[DATASET RECORDS — start]
`config.mk`:
```
export PLATFORM = sky130hd
export DESIGN_NAME = combo_lock
export DESIGN_NICKNAME = d
export VERILOG_FILES = /design/src/rtl/combo_lock.sv
export SDC_FILE = /design/constraint.sdc
export NUM_CORES = 1
export LEC_CHECK = 0
export BUFFER_PORTS_ARGS = -buffer_cell sky130_fd_sc_hd__buf_2
export CORE_ASPECT_RATIO = 0.6
export CORE_MARGIN = 2
export CORE_UTILIZATION = 55
export CTS_CLUSTER_SIZE = 10
export DETAILED_ROUTE_END_ITERATION = 10
export GPL_ROUTABILITY_DRIVEN = 0
export GPL_TIMING_DRIVEN = 0
export PLACE_DENSITY = 0.8
export SYNTH_ARGS = -nofsm -noshare
export SYNTH_HDL_FRONTEND = slang
export SYNTH_SLANG_ARGS = --single-unit
```
`constraint.sdc`:
```
create_clock -name clk -period 3 [get_ports clk]
set_clock_uncertainty 0.2 [all_clocks]
set_input_delay 0.45 -clock clk [delete_from_list [all_inputs] [get_ports clk]]
set_output_delay 0.45 -clock clk [all_outputs]
set_load 0.005 [all_outputs]
```
`src/rtl/combo_lock.sv`:
```
// Four-byte combination lock with failed-entry lockout, idle timeout and a code
// register that can only be rewritten while open.
//
//   state     | meaning
//   S_IDLE    | waiting for the first byte of an entry
//   S_COLLECT | bytes 1..3 of an entry being compared
//   S_OPEN    | correct code entered; code may be rewritten
//   S_LOCKOUT | too many failures; all inputs ignored until timer expires
module combo_lock #(
    parameter logic [31:0] RESET_CODE     = 32'h0000_0000,
    parameter int          MAX_FAILS      = 3,
    parameter int          LOCKOUT_CYCLES = 16,
    parameter int          IDLE_TIMEOUT   = 8
) (
    input  logic        clk,
    input  logic        reset,
    input  logic [7:0]  din,
    input  logic        din_valid,
    input  logic        relock,
    input  logic [31:0] code_in,
    input  logic        code_we,
    output logic        unlocked,
    output logic        lockout,
    output logic [3:0]  fail_count
);

    localparam int IW = (IDLE_TIMEOUT > 1) ? $clog2(IDLE_TIMEOUT) : 1;
    localparam int LW = (LOCKOUT_CYCLES > 1) ? $clog2(LOCKOUT_CYCLES) : 1;
    localparam logic [IW-1:0] IDLE_RELOAD = IW'(IDLE_TIMEOUT - 1);
    localparam logic [LW-1:0] LOCK_RELOAD = LW'(LOCKOUT_CYCLES - 1);
    localparam logic [3:0]    FAIL_LIMIT  = 4'(MAX_FAILS);

    typedef enum logic [1:0] {
        S_IDLE,
        S_COLLECT,
        S_OPEN,
        S_LOCKOUT
    } state_t;

    state_t        state;
    logic [31:0]   code;
    logic [1:0]    byte_idx;
    logic          err;
    logic [IW-1:0] idle_tmr;
    logic [LW-1:0] lock_tmr;

    logic [7:0]    exp_byte;
    logic          byte_ok;
    logic [3:0]    fail_next;

    always_comb begin
        exp_byte = code[7:0];
        case (byte_idx)
            2'd0:    exp_byte = code[31:24];
            2'd1:    exp_byte = code[23:16];
            2'd2:    exp_byte = code[15:8];
            default: exp_byte = code[7:0];
        endcase
        byte_ok   = (din == exp_byte);
        fail_next = (fail_count == 4'hf) ? 4'hf : fail_count + 4'd1;
    end

    always_ff @(posedge clk or posedge reset) begin
        if (reset) begin
            state      <= S_IDLE;
            code       <= RESET_CODE;
            byte_idx   <= 2'd0;
            err        <= 1'b0;
            idle_tmr   <= '0;
            lock_tmr   <= '0;
            unlocked   <= 1'b0;
            lockout    <= 1'b0;
            fail_count <= 4'd0;
        end else begin
            case (state)
                S_IDLE: begin
                    if (din_valid) begin
                        err      <= !byte_ok;
                        byte_idx <= 2'd1;
                        idle_tmr <= IDLE_RELOAD;
                        state    <= S_COLLECT;
                    end
                end

                S_COLLECT: begin
                    // relock outranks a byte arriving in the same cycle
                    if (relock) begin
                        byte_idx <= 2'd0;
                        err      <= 1'b0;
                        state    <= S_IDLE;
                    end else if (din_valid) begin
                        idle_tmr <= IDLE_RELOAD;
                        if (byte_idx == 2'd3) begin
                            byte_idx <= 2'd0;
                            err      <= 1'b0;
                            if (err || !byte_ok) begin
                                fail_count <= fail_next;
                                if (fail_next >= FAIL_LIMIT) begin
                                    lock_tmr <= LOCK_RELOAD;
                                    lockout  <= 1'b1;
                                    state    <= S_LOCKOUT;
                                end else begin
                                    state <= S_IDLE;
                                end
                            end else begin
                                fail_count <= 4'd0;
                                unlocked   <= 1'b1;
                                state      <= S_OPEN;
                            end
                        end else begin
                            byte_idx <= byte_idx + 2'd1;
                            err      <= err || !byte_ok;
                        end
                    end else if (idle_tmr == '0) begin
                        byte_idx <= 2'd0;
                        err      <= 1'b0;
                        state    <= S_IDLE;
                    end else begin
                        idle_tmr <= idle_tmr - IW'(1);
                    end
                end

                S_OPEN: begin
                    if (code_we) begin
                        code <= code_in;
                    end
                    if (relock) begin
                        unlocked <= 1'b0;
                        state    <= S_IDLE;
                    end
                end

                S_LOCKOUT: begin
                    if (lock_tmr == '0) begin
                        lockout    <= 1'b0;
                        fail_count <= 4'd0;
                        state      <= S_IDLE;
                    end else begin
                        lock_tmr <= lock_tmr - LW'(1);
                    end
                end

                default: state <= S_IDLE;
            endcase
        end
    end

endmodule

```
==> results.md, run 1 <==
* Outcome: finished clean
* Syn Inst Count at 227
* Post-Layout Cell Count at 351
* Area taken by multi-input logic gates at about 0.0012 mm2
* Largest net degree at the start of global routing at 31
* Cell Chain, Critical Path: inv_1, ha_1, clkbuf_1, a222oi_1, mux2i_1, xnor2_1, nand4_1, nor2_1, a21oi_1, mux2_2
* Commonest non-fill, non-tap cell in the layout: buf_2
* First-pass GRT wire length at 8942 um
* Worst-path maximum fanout at 8
* YS warnings at 0
* Hold Slack at 0.1704 ns
* H-tree depth at 2
* Vias in the first global route at between 1500 and 2000
* DR iter-0 viols at 72
* Count of final hold-check violations at 0
* Clk pin slew, worst setup/hold paths at 0.09 ns
* Min cycle time layout at 2.778 ns
* Worst endpoint required time at 3.00 ns
* Maximum clock path buffer count at 2
* Pwr Density at ~940 mW/mm2
* HPWL Detailed at 3946 um
* Share of cells above drive strength 1 at 0.3611
* Remaining Overflow, GRT at 0
* CP max-delay cell: dfrtp_1
* Leak pwr at 0.001479 uW
* Die Ht at 57.14 um
* Period utilization at 0.9259
* Worst setup path start: byte_idx[0]$_DFFE_PP0P_
* Sequential cell area at around 0.0013 mm2
* Clock latency on the worst-skew pair at ~0.30 ns
* Synthesized Nets at 280
* Met3 WL at 275 um
* CP top delay family: multiplexers
* Setup-failing EPs final at 0
* DRC violations left at 0
* Fin util at 0.6823
* Site row count at 19
* Clock root cell: clkbuf_8
* Starting Density at 0.5701
* Maximum vdd drop at 468.1 uV
* Post-synth EDFFs at 0
* Via Count at ~2000
* Uppermost layer routed: met4
* Crit path launch type: flop
* GRT Overall Usage at 0.2175
* Post-synthesis sequential area ratio at 0.4833
* Synthesized flop and latch total at 50
* Worst Path Buf+Inv at 2
* Clock sinks at 50
* Fill cell count at ~350
* Port Buf Inserts at 50
* ANT cells at 0
* TritonCTS clock tree: built
* Pre-CTS setup slack at 0.2150 ns
* Fin worst setup slack at between 0.2 and 0.25 ns
* Layout area overhead at 19.67%
* Final #Nets at 340
* Synth Cell Area at about 0.0026 mm2
* Avg Cell Area, Syn at approximately 11 um2
* Routed vias/inst at 5.556
* CP arrival at roughly 2.8 ns
* Hold path start: code_in[31]
* Worst R2R Start: byte_idx[0]$_DFFE_PP0P_
* Measured slew at the worst slew-check pin at 0.6502 ns
* Post-synth cell types at 38
* Routed Antenna Nets at 0
* Worst hold path type: primary input to flop
* Cell taking the most area after synthesis: dfrtp_1
* Placed Cells at 341
* Setup crit end kind: flop
* Die area at 0.005289 mm2
* Pre-antenna DRT Iters at 4
* Max-slew violation count at 0
* Synth async-reset ratio at 1.000
* WS Path Type: flop to flop
* Fmax at 360.0 MHz
* Ys flop type: dfrtp_1
* Setup TNS Final at 0 ns
* Crit path largest cell delay at around 0.43 ns
* Drt total wl at ~5300 um
* Max_slew headroom at 0.5666
* Met2 Wirelength at 2367 um
* Initial antenna violation count at 0
* Ports at 51
* Die outline width at 92.57 um
* Ranking of synthesized cells by area: dfrtp_1 48%, mux2_2 15%, ha_1 3.9%, a222oi_1 3.1%, mux2i_1 3.1%
* RSZ-0062 raised after global routing: no
* Top cell type's share of synthesized area at 0.4833
* Number of max-cap violations at 0
* Core Area at roughly 0.0045 mm2
* WL per Instance at around 15 um
* DRT met1 WL at 2631 um
* Cts bufs inserted at 5
* Commonest non-fill, non-tap cells in the layout: 53 x buf_2, 50 x dfrtp_1, 34 x mux2_2, 15 x inv_1, 12 x nand2_1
[DATASET RECORDS — finish]
• WORK TASK: Lines holding the word "entry" in the records above: how many are there? Answer with the number only.

• SOLUTION: 3